» Work to be completed
Write the entries below again, precisely as they appear.

Dataset entries:
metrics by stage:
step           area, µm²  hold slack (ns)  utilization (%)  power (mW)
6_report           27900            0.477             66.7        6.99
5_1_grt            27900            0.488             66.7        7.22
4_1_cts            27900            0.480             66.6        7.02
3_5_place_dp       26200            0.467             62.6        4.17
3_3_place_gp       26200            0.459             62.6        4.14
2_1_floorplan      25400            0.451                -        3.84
File: src/tg_window_pkg.sv
package tg_window_pkg;
  localparam int unsigned reg_addr_width = 8;
  localparam int unsigned reg_data_width = 24;
  localparam int unsigned pos_width = 16;
  localparam int unsigned sub_width = 12;
  localparam logic [7:0] calc_signal_start_addr = 8'h91;
  localparam logic [7:0] calc_signal_end_addr = 8'h92;
  localparam logic [7:0] power_down_signal_start_addr = 8'h93;
  localparam logic [7:0] power_down_signal_end_addr = 8'h94;
  localparam logic [7:0] interrupt_subframe_mask_addr = 8'h97;
  localparam logic [7:0] capture_subframe_mask_addr = 8'h98;
  localparam logic [15:0] calc_signal_start_reset = 16'h2134;
  localparam logic [15:0] calc_signal_end_reset = 16'h2EE0;
  localparam logic [15:0] power_down_signal_start_reset = 16'h0000;
  localparam logic [15:0] power_down_signal_end_reset = 16'hFFFF;
  localparam logic [11:0] mask_field_reset = 12'h000;
  localparam int unsigned mask_first_lsb = 0;
  localparam int unsigned mask_last_lsb = 12;
  localparam int unsigned position_msb = 15;
  typedef enum logic [1:0] {
    win_idle = 2'b01,
    win_active = 2'b10
  } win_state_type;
endpackage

» Answer to the exercise
metrics by stage:
step           area, µm²  hold slack (ns)  utilization (%)  power (mW)
6_report           27900            0.477             66.7        6.99
5_1_grt            27900            0.488             66.7        7.22
4_1_cts            27900            0.480             66.6        7.02
3_5_place_dp       26200            0.467             62.6        4.17
3_3_place_gp       26200            0.459             62.6        4.14
2_1_floorplan      25400            0.451                -        3.84
File: src/tg_window_pkg.sv
package tg_window_pkg;
  localparam int unsigned reg_addr_width = 8;
  localparam int unsigned reg_data_width = 24;
  localparam int unsigned pos_width = 16;
  localparam int unsigned sub_width = 12;
  localparam logic [7:0] calc_signal_start_addr = 8'h91;
  localparam logic [7:0] calc_signal_end_addr = 8'h92;
  localparam logic [7:0] power_down_signal_start_addr = 8'h93;
  localparam logic [7:0] power_down_signal_end_addr = 8'h94;
  localparam logic [7:0] interrupt_subframe_mask_addr = 8'h97;
  localparam logic [7:0] capture_subframe_mask_addr = 8'h98;
  localparam logic [15:0] calc_signal_start_reset = 16'h2134;
  localparam logic [15:0] calc_signal_end_reset = 16'h2EE0;
  localparam logic [15:0] power_down_signal_start_reset = 16'h0000;
  localparam logic [15:0] power_down_signal_end_reset = 16'hFFFF;
  localparam logic [11:0] mask_field_reset = 12'h000;
  localparam int unsigned mask_first_lsb = 0;
  localparam int unsigned mask_last_lsb = 12;
  localparam int unsigned position_msb = 15;
  typedef enum logic [1:0] {
    win_idle = 2'b01,
    win_active = 2'b10
  } win_state_type;
endpackage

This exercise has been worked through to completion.